--- REQUIREMENT ---
For the entries below, the expected answer is the line with "dict set report synth_path", the line with "rsp_dec = avl.avl_rdata_valid && (pend_q != '0);", and every line between them, exactly as written, and nothing more.

Stored data:
<file path="src/rtl/mem_resp_bridge_if.sv">
// Avalon-MM command/response bundle between the bridge and the memory controller.
//   master : bridge side   (drives address, write data, write/read strobes)
//   slave  : controller side (drives waitrequest, read data, read data valid)
interface mem_resp_bridge_if #(
    parameter int unsigned DATA_WIDTH = 32,
    parameter int unsigned ADDR_WIDTH = 29
);
    logic [ADDR_WIDTH-1:0] avl_addr;
    logic [DATA_WIDTH-1:0] avl_wdata;
    logic                  avl_write;
    logic                  avl_read;
    logic                  avl_waitrequest;
    logic [DATA_WIDTH-1:0] avl_rdata;
    logic                  avl_rdata_valid;

    modport master (
        output avl_addr,
        output avl_wdata,
        output avl_write,
        output avl_read,
        input  avl_waitrequest,
        input  avl_rdata,
        input  avl_rdata_valid
    );

    modport slave (
        input  avl_addr,
        input  avl_wdata,
        input  avl_write,
        input  avl_read,
        output avl_waitrequest,
        output avl_rdata,
        output avl_rdata_valid
    );
endinterface

</file>
<file path="src/rtl/mem_resp_bridge.sv">
// Bridges active-low frame-buffer write/read requests onto an Avalon-MM memory
// controller port, tracks outstanding reads and forwards read data in order.
//   clk, reset              : rising-edge clock, asynchronous active-low reset
//   wr_en/wr_addr/wr_data   : active-low write request and its address/data
//   rd_en/rd_addr           : active-low read request and its address
//   wr_rdy/rd_rdy           : one-cycle accepted pulses back to the requester
//   rd_data/rd_data_valid   : returned read data, qualified one cycle per word
//   rsp_err                 : sticky, read response seen with nothing outstanding
//   mem_init_done           : controller calibration complete, gates new issues
//   avl                     : Avalon-MM master side towards the controller
module mem_resp_bridge #(
    parameter int unsigned DATA_WIDTH = 32,
    parameter int unsigned ADDR_WIDTH = 29,
    parameter int unsigned MAX_PEND   = 4
) (
    input  logic                  clk,
    input  logic                  reset,
    input  logic                  wr_en,
    input  logic [ADDR_WIDTH-1:0] wr_addr,
    input  logic [DATA_WIDTH-1:0] wr_data,
    input  logic                  rd_en,
    input  logic [ADDR_WIDTH-1:0] rd_addr,
    output logic                  wr_rdy,
    output logic                  rd_rdy,
    output logic [DATA_WIDTH-1:0] rd_data,
    output logic                  rd_data_valid,
    output logic                  rsp_err,
    input  logic                  mem_init_done,
    mem_resp_bridge_if.master     avl
);

    localparam int unsigned CNT_W = $clog2(MAX_PEND + 1);
    localparam logic [CNT_W-1:0] MAX_CNT = CNT_W'(MAX_PEND);

    typedef enum logic [1:0] {
        IDLE,
        WR_CMD,
        RD_CMD,
        ACK
    } state_t;

    state_t                state_q, state_d;
    logic                  prio_q, prio_d;       // 0: write wins a tie, 1: read wins
    logic [CNT_W-1:0]      pend_q, pend_d;
    logic                  wr_rdy_q, wr_rdy_d;
    logic                  rd_rdy_q, rd_rdy_d;
    logic [DATA_WIDTH-1:0] rd_data_q, rd_data_d;
    logic                  rd_valid_q, rd_valid_d;
    logic                  rsp_err_q, rsp_err_d;
    logic                  write_q, write_d;
    logic                  read_q, read_d;
    logic [ADDR_WIDTH-1:0] addr_q, addr_d;
    logic [DATA_WIDTH-1:0] wdata_q, wdata_d;

    logic wr_elig;
    logic rd_elig;
    logic rd_accept;
    logic rsp_dec;
    logic rsp_orphan;

    assign wr_elig = ~wr_en;
    assign rd_elig = ~rd_en && (pend_q < MAX_CNT);

    // Next-state and registered-output logic.
    always_comb begin
        state_d   = state_q;
        prio_d    = prio_q;
        write_d   = write_q;
        read_d    = read_q;
        addr_d    = addr_q;
        wdata_d   = wdata_q;
        wr_rdy_d  = 1'b0;
        rd_rdy_d  = 1'b0;
        rd_accept = 1'b0;

        case (state_q)
            IDLE: begin
                if (mem_init_done) begin
                    if (wr_elig && (!rd_elig || !prio_q)) begin
                        state_d = WR_CMD;
                        write_d = 1'b1;
                        addr_d  = wr_addr;
                        wdata_d = wr_data;
                        prio_d  = 1'b1;
                    end else if (rd_elig) begin
                        state_d = RD_CMD;
                        read_d  = 1'b1;
                        addr_d  = rd_addr;
                        prio_d  = 1'b0;
                    end
                end
            end
            WR_CMD: begin
                // Command holds regardless of mem_init_done until accepted.
                if (!avl.avl_waitrequest) begin
                    state_d  = ACK;
                    write_d  = 1'b0;
                    wr_rdy_d = 1'b1;
                end
            end
            RD_CMD: begin
                if (!avl.avl_waitrequest) begin
                    state_d   = ACK;
                    read_d    = 1'b0;
                    rd_rdy_d  = 1'b1;
                    rd_accept = 1'b1;
                end
            end
            ACK: begin
                // One dead cycle so the requester's next address is sampled.
                state_d = IDLE;
            end
            default: begin
                state_d = IDLE;
                write_d = 1'b0;
                read_d  = 1'b0;
            end
        endcase
    end

    // Outstanding-read credit and response path.
    always_comb begin
        rsp_dec    = avl.avl_rdata_valid && (pend_q != '0);
        rsp_orphan = avl.avl_rdata_valid && (pend_q == '0);
        pend_d     = pend_q;
        case ({rd_accept, rsp_dec})
            2'b10:   pend_d = pend_q + CNT_W'(1);
            2'b01:   pend_d = pend_q - CNT_W'(1);
            default: pend_d = pend_q;
        endcase
        rsp_err_d  = rsp_err_q | rsp_orphan;
        rd_valid_d = avl.avl_rdata_valid;
        rd_data_d  = avl.avl_rdata_valid ? avl.avl_rdata : rd_data_q;
    end

    always_ff @(posedge clk or negedge reset) begin
        if (!reset) begin
            state_q <= IDLE;
        end else begin
            state_q <= state_d;
        end
    end

    always_ff @(posedge clk or negedge reset) begin
        if (!reset) begin
            prio_q     <= 1'b0;
            pend_q     <= '0;
            wr_rdy_q   <= 1'b0;
            rd_rdy_q   <= 1'b0;
            rd_data_q  <= '0;
            rd_valid_q <= 1'b0;
            rsp_err_q  <= 1'b0;
            write_q    <= 1'b0;
            read_q     <= 1'b0;
            addr_q     <= '0;
            wdata_q    <= '0;
        end else begin
            prio_q     <= prio_d;
            pend_q     <= pend_d;
            wr_rdy_q   <= wr_rdy_d;
            rd_rdy_q   <= rd_rdy_d;
            rd_data_q  <= rd_data_d;
            rd_valid_q <= rd_valid_d;
            rsp_err_q  <= rsp_err_d;
            write_q    <= write_d;
            read_q     <= read_d;
            addr_q     <= addr_d;
            wdata_q    <= wdata_d;
        end
    end

    assign wr_rdy        = wr_rdy_q;
    assign rd_rdy        = rd_rdy_q;
    assign rd_data       = rd_data_q;
    assign rd_data_valid = rd_valid_q;
    assign rsp_err       = rsp_err_q;
    assign avl.avl_addr  = addr_q;
    assign avl.avl_wdata = wdata_q;
    assign avl.avl_write = write_q;
    assign avl.avl_read  = read_q;

endmodule

</file>
<file path="src/flat_wrapper.sv">
// flat-port wrapper written by rule: the top's interface ports become plain ports
module mem_resp_bridge_flat 
#(
    parameter int unsigned DATA_WIDTH = 32,
    parameter int unsigned ADDR_WIDTH = 29,
    parameter int unsigned MAX_PEND   = 4
)
  (clk, reset, wr_en, wr_addr, wr_data, rd_en, rd_addr, wr_rdy, rd_rdy, rd_data, rd_data_valid, rsp_err, mem_init_done, avl_avl_addr, avl_avl_wdata, avl_avl_write, avl_avl_read, avl_avl_waitrequest, avl_avl_rdata, avl_avl_rdata_valid);
  mem_resp_bridge_if #(.DATA_WIDTH(DATA_WIDTH), .ADDR_WIDTH(ADDR_WIDTH)) avl_i ();
  input  logic clk;
  input  logic reset;
  input  logic wr_en;
  input  logic [ADDR_WIDTH-1:0] wr_addr;
  input  logic [DATA_WIDTH-1:0] wr_data;
  input  logic rd_en;
  input  logic [ADDR_WIDTH-1:0] rd_addr;
  output logic wr_rdy;
  output logic rd_rdy;
  output logic [DATA_WIDTH-1:0] rd_data;
  output logic rd_data_valid;
  output logic rsp_err;
  input  logic mem_init_done;
  output wire logic [$bits(avl_i.avl_addr)-1:0] avl_avl_addr;
  output wire logic [$bits(avl_i.avl_wdata)-1:0] avl_avl_wdata;
  output wire logic [$bits(avl_i.avl_write)-1:0] avl_avl_write;
  output wire logic [$bits(avl_i.avl_read)-1:0] avl_avl_read;
  input wire logic [$bits(avl_i.avl_waitrequest)-1:0] avl_avl_waitrequest;
  input wire logic [$bits(avl_i.avl_rdata)-1:0] avl_avl_rdata;
  input wire logic [$bits(avl_i.avl_rdata_valid)-1:0] avl_avl_rdata_valid;
  assign avl_avl_addr = avl_i.avl_addr;
  assign avl_avl_wdata = avl_i.avl_wdata;
  assign avl_avl_write = avl_i.avl_write;
  assign avl_avl_read = avl_i.avl_read;
  assign avl_i.avl_waitrequest = avl_avl_waitrequest;
  assign avl_i.avl_rdata = avl_avl_rdata;
  assign avl_i.avl_rdata_valid = avl_avl_rdata_valid;
  mem_resp_bridge #(.DATA_WIDTH(DATA_WIDTH), .ADDR_WIDTH(ADDR_WIDTH), .MAX_PEND(MAX_PEND)) u_core (.clk(clk), .reset(reset), .wr_en(wr_en), .wr_addr(wr_addr), .wr_data(wr_data), .rd_en(rd_en), .rd_addr(rd_addr), .wr_rdy(wr_rdy), .rd_rdy(rd_rdy), .rd_data(rd_data), .rd_data_valid(rd_data_valid), .rsp_err(rsp_err), .mem_init_done(mem_init_done), .avl(avl_i));
endmodule
</file>
<file path="config.mk">
export PLATFORM = sky130hd
export DESIGN_NAME = mem_resp_bridge_flat
export DESIGN_NICKNAME = d
export VERILOG_FILES = /design/src/rtl/mem_resp_bridge_if.sv /design/src/rtl/mem_resp_bridge.sv /design/src/flat_wrapper.sv
export SDC_FILE = /design/constraint.sdc
export NUM_CORES = 1
export LEC_CHECK = 0
export ABC_CLOCK_PERIOD_IN_PS = 2300
export CAP_MARGIN = 20
export CORE_MARGIN = 4
export CORE_UTILIZATION = 40
export DETAILED_ROUTE_END_ITERATION = 10
export PLACE_DENSITY = 0.8
export SKIP_CTS_REPAIR_TIMING = 1
export SYNTH_ARGS = -nofsm -noshare
export SYNTH_HDL_FRONTEND = slang
export SYNTH_SLANG_ARGS = --single-unit
</file>
<file path="constraint.sdc">
create_clock -name clk -period 2.3 [get_ports clk]
set_input_delay 0.23 -clock clk [delete_from_list [all_inputs] [get_ports clk]]
set_output_delay 0.23 -clock clk [all_outputs]
set_load 0.01 [all_outputs]
</file>
# After elaboration in Yosys (flattened, before gate mapping)
# Cells that the tools add are included.
dict set report op_classes {
  n_mux 21
  magnitude_cmp 1
  bitwise 3
  addsub 2
  eq_ne 13
  n_reduce_logical 20
}
# op n
set ops {}
lappend ops {{two-way mux 29 bit} 2}
lappend ops {{two-way mux 1 bit} 11}
lappend ops {{!= test 2 bit, second input constant} 5}
lappend ops {{AND reduction 3 bit} 3}
lappend ops {{two-way mux 2 bit} 4}
lappend ops {{nonzero test 2 bit} 4}
lappend ops {{equality test 2 bit, second input constant} 3}
lappend ops {{one-hot mux 2 bit (3 select lines)} 1}
lappend ops {{one-hot mux 3 bit (2 select lines)} 1}
lappend ops {{AND reduction 5 bit} 1}
lappend ops {{equality test 2 x 1 -> 1 bit, second input constant} 2}
lappend ops {{logical AND 1 bit} 4}
lappend ops {{!= test 2 x 1 -> 1 bit, second input constant} 2}
lappend ops {{one-hot mux 1 bit (2 select lines)} 2}
lappend ops {{AND reduction 4 bit} 1}
lappend ops {{adder 3 x 1 -> 3 bit, second input constant} 1}
lappend ops {{zero test 3 bit} 1}
lappend ops {{< comparator 3 bit, second input constant} 1}
lappend ops {{!= test 3 x 1 -> 1 bit, second input constant} 1}
lappend ops {{nonzero test 3 bit} 1}
lappend ops {{subtractor 3 x 1 -> 3 bit, second input constant} 1}
lappend ops {{zero test 1 bit} 2}
lappend ops {{zero test 2 bit} 1}
lappend ops {{NOT 1 bit} 2}
lappend ops {{3 further kinds} 3}
dict set report word_totals {
  input_bits 129
  reg_bits 105
  output_inout_bits 99
}

# Longest topological paths before layout
dict set report logic_depth {
  depth_word 8
  ltp_mapped 9
  mapped_depth_nobuf 9
}

# Least setup slack after synthesis
# OpenSTA, ideal clock, no wires.
dict set report synth_path {
  path_type {input to register}
  from {in avl_avl_rdata_valid}
  to {reg u_core.pend_q[2]}
  setup_ps 79
  required_ps 2221
  arrival_ps 1919
  path_buffers 2
  setup_slack_ps 302
  stages 9
  cell_sequence {clkbuf_1 clkbuf_1 nor2b_1 ha_1 inv_1 fa_1 xor2_1 nor2_1 xor2_1}
}
dict set report synth_between {
  elab_chain_len 3
  elab_cells_between_ends 5
  cone_classes {2 x eq/ne; 1 x mux; 2 x reduce/logical}
}
# element line_no
set synth_lines {}
lappend synth_lines {{start: declaration} flat_wrapper.sv:29} ;# input wire logic [$bits(avl_i.avl_rdata_valid)-1:0] avl_avl_rdata_valid;
lappend synth_lines {{logical AND 1 bit *} mem_resp_bridge.sv:123} ;# rsp_dec = avl.avl_rdata_valid && (pend_q != '0);
lappend synth_lines {{equality test 2 x 1 -> 1 bit or equality test 2 bit (tied branches)} mem_resp_bridge.sv:126} ;# case ({rd_accept, rsp_dec})
lappend synth_lines {{one-hot mux 3 bit (2 select lines) or nonzero test 2 bit (tied branches)} -}
lappend synth_lines {{end signal: assignment} mem_resp_bridge.sv:159} ;# pend_q <= pend_d;
lappend synth_lines {{end: declaration} mem_resp_bridge.sv:44} ;# logic [CNT_W-1:0] pend_q, pend_d;
# Mark *: on every way between the ends. The rest lies on a longest branch, timed or not.
# A chain may end at the register's enable or synchronous reset.

# Worst setup path after layout
dict set report layout_path {
  from {reg u_core.state_q[0]}
  to {reg u_core.wdata_q[25], in the netlist u_core.avl.avl_wdata[25]}
}
dict set report layout_between {
  elab_chain_len 2
}
# element line_no
set layout_lines {}
lappend layout_lines {{start: declaration} mem_resp_bridge.sv:42} ;# state_t state_q, state_d;
lappend layout_lines {{start signal: assignment} mem_resp_bridge.sv:140} ;# state_q <= state_d;
lappend layout_lines {{zero test 2 bit} mem_resp_bridge.sv:76} ;# case (state_q)
lappend layout_lines {{AND reduction 3 bit (no line)} -}
lappend layout_lines {{end signal: assignment} mem_resp_bridge.sv:168} ;# wdata_q <= wdata_d;
lappend layout_lines {{end: declaration} mem_resp_bridge.sv:53} ;# logic [DATA_WIDTH-1:0] wdata_q, wdata_d;
# Every way passes these cells.

==> results.ini <==
[grt]
grt_max_degree = 64
overflow = 0
grt_pass1_vias = 3999
track_usage = 0.1946
grt_pass1_wl_mm = 20.27
antenna_found_initial = 0

[sta]
setup_viol = 0
tightest_slew_ps = 812.4
drv_slew = 0
relSlewSlack = 0.4584
fin_hold_ws_ps = -13.44
period_share = 0.8525
min_period_ps = 1961
fin_skew_ps = 6.461
rsz0062_at_grt = false
hold_viol_final = 28
setup_ws_ps = 339.4
tns_ps = 0
fmax_mhz = 510.0

[yosys]
seq_area_frac_synth = 0.5825
asyncSetResetFlopFracSynth = 1.000
syn_nets = 503
synth_edf_count = 0
syn_area_um2 = 4511
avgSynthCellArea_um2 = 12.26
yosys_warnings = 0
synth.distinct_cells = 38
ys_seq_elements = 105
synth_ff_type = dfrtp_1
syn_inst = 368

[route]
dr.pass1.iters = 4
drc_errors = 0
wl_per_cell_um = 17.42
detail-route-antenna-nets = 0
via_per_inst = 5.183
via_count = 3804
routed_wl_mm = 12.78
first_iter_violations = 237

[layout]
nNetsFinal = 724
area_growth_pct = 60.97
stdcell_area_um2 = 7261
drive_above_1_share = 0.1347
multi_input_area_um2 = 1692
stdcell_count = 734
diodes = 0
finish.utilization = 0.6640
nFillCells = 840
register_area_um2 = 2628

[place]
dp.cells = 717
io_buffers = 227
pre_cts_ws_ps = 114.9
gp_congestion = 0.7557
dpl-instance-area_um2 = 6924
hpwl_mm = 9.632

[worst_setup_path]
cp.required_ps = 2520
critPathLaunchType = flop
r2r_start = u_core.state_q[0]$_DFFE_PN0P_
rrSetupSlack_ps = 340
cp-end-kind = flop
critPathMaxFanout = 10
cp_data_arrival_time_ps = 2180
r2r-end = u_core.avl.avl_wdata[25]$_DFFE_PN0P_
crit_end = u_core.avl.avl_wdata[25]$_DFFE_PN0P_
startpoint = u_core.state_q[0]$_DFFE_PN0P_
reg2regPathDepth = 6
critical_path_class = reg2reg

[clock_network]
clkTransAtPathRegs_ps = 70
ctsRootBufferMaster = clkbuf_16
htree_levels = 3
clock-sinks = 105
clockBufferDepth = 2
clk_latency_ps = 340
cts_tree = yes
numCtsBuffers = 9

[floorplanning]
die_w_um = 114.2
rows = 38
initial_core_util = 0.4125
die_h_um = 114.2
dieArea_um2 = 13040
core_um2 = 10940
ios = 228

[status]
violations = negative hold slack
status = finished, violations left

[worst_hold_path]
min_path_type = in2async

[power]
ir_worst_vdd_uv = 496.9
total_power_mw = 7.885
p_leak_nw = 2.969
power.density_nw_per_um2 = 1086

[run]
cap_violations = 0

-- sequential cells by signal, summed over array words and instances, names as in the netlist --
name,cells
u_core.rd_data,32
u_core.state_q,2
u_core.wr_rdy,1
u_core.prio_q,1
u_core.rd_data_valid,1
u_core.avl.avl_addr,29
u_core.avl.avl_wdata,32
u_core.avl.avl_read,1
u_core.rsp_err,1
u_core.rd_rdy,1
u_core.pend_q,3
u_core.avl.avl_write,1
-- worst max-delay path, cell delays in order, from the launching register on --
cell and delay [ps]:
dfrtp_1 390, inv_1 130, ha_1 310, nand2_2 140, nor3_4 270, buf_4 240
mux2_2 350
-- metal layers --
| metal | wire length, um | part of all wire | global-route usage | up-vias |
|---|---|---|---|---|
| li1 | - | - | - | 1776 |
| met1 | 5139 | 0.40 | 0.2455 | 1824 |
| met2 | 6329 | 0.50 | 0.3298 | 186 |
| met3 | 1122 | 0.088 | 0.05814 | 18 |
| met4 | 191 | 0.015 | 0.04671 | 0 |
| met5 | 0 | 0 | 0 | - |
-- cells in the mapped netlist, types with 2 or more instances --
master    count  share of area
ha_1          5          0.014
mux2_2       44           0.11
buf_1         2         0.0017
a21oi_1      31          0.034
clkbuf_1     15          0.012
inv_1        10         0.0083
a21o_1        2         0.0033
o21ai_0      33          0.037
buf_2         9          0.010
nor2_1        2         0.0017
a31oi_1      30          0.042
a32oi_1       2         0.0039
buf_4         2         0.0033
dfrtp_1     105           0.58
nor2b_1       2         0.0028
nand3_1      30          0.033
mux2_1       20          0.050
xor2_1        2         0.0039
buf_6         3         0.0075
-- power breakdown --
group	total (mW)	switching, mW	internal [mW]
sequential	2.93	0.392	2.54
clock	1.63	0.643	0.982
combinational	3.33	1.41	1.92
total	7.88	2.45	5.44
-- layout make-up --
| class | count | area share |
|---|---|---|
| inverter | 10 | 0.005170 |
| tap | 140 | 0.02413 |
| timing repair buffer | 241 | 0.3316 |
| multi-input combinational | 222 | 0.2330 |
| sequential | 105 | 0.3619 |
| clock inverter | 5 | 0.01086 |
| clock buffer | 11 | 0.03343 |
-- worst min-delay path by stage --
stage,from,endpoint,cells after the start
3_5_place_dp,reset,u_core.avl.avl_wdata[13]$_DFFE_PN0P_,1
4_1_cts,reset,u_core.avl.avl_wdata[4]$_DFFE_PN0P_,1
2_1_floorplan,reset,u_core.avl.avl_addr[0]$_DFFE_PN0P_,0
3_3_place_gp,reset,u_core.avl.avl_wdata[10]$_DFFE_PN0P_,1
6_report,reset,u_core.avl.avl_wdata[6]$_DFFE_PN0P_,1
5_1_grt,reset,u_core.avl.avl_wdata[4]$_DFFE_PN0P_,1
-- cells by family (layout without fill, tap and decap cells) --
kind of cell | count (synthesis) | after routing | synth area share
adder cells (fa/ha/maj) | 6 | 6 | 0.01831
AND/OR/NAND/NOR | 44 | 44 | 0.05631
buffers and inverters | 41 | 267 | 0.04327
AO/OA/AOI/OAI | 104 | 104 | 0.1318
XOR/XNOR | 3 | 3 | 0.005826
flip-flops | 105 | 105 | 0.5825
multiplexers | 65 | 65 | 0.1620
-- layout by cell type (no fill, tap or decap), drive strengths merged, types with 3 or more instances in the layout --
master / synthesis / routed
inv: 10 / 10
nand3: 30 / 30
a31oi: 30 / 30
clkdlybuf4s50: 0 / 226
clkinv: 0 / 3
dfrtp: 105 / 105
a21oi: 32 / 32
mux2: 64 / 64
buf: 16 / 15
o21ai: 33 / 33
ha: 5 / 5
clkbuf: 15 / 11
(Power assumes the default switching activity.)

--- FINAL ANSWER ---
dict set report synth_path {
  path_type {input to register}
  from {in avl_avl_rdata_valid}
  to {reg u_core.pend_q[2]}
  setup_ps 79
  required_ps 2221
  arrival_ps 1919
  path_buffers 2
  setup_slack_ps 302
  stages 9
  cell_sequence {clkbuf_1 clkbuf_1 nor2b_1 ha_1 inv_1 fa_1 xor2_1 nor2_1 xor2_1}
}
dict set report synth_between {
  elab_chain_len 3
  elab_cells_between_ends 5
  cone_classes {2 x eq/ne; 1 x mux; 2 x reduce/logical}
}
# element line_no
set synth_lines {}
lappend synth_lines {{start: declaration} flat_wrapper.sv:29} ;# input wire logic [$bits(avl_i.avl_rdata_valid)-1:0] avl_avl_rdata_valid;
lappend synth_lines {{logical AND 1 bit *} mem_resp_bridge.sv:123} ;# rsp_dec = avl.avl_rdata_valid && (pend_q != '0);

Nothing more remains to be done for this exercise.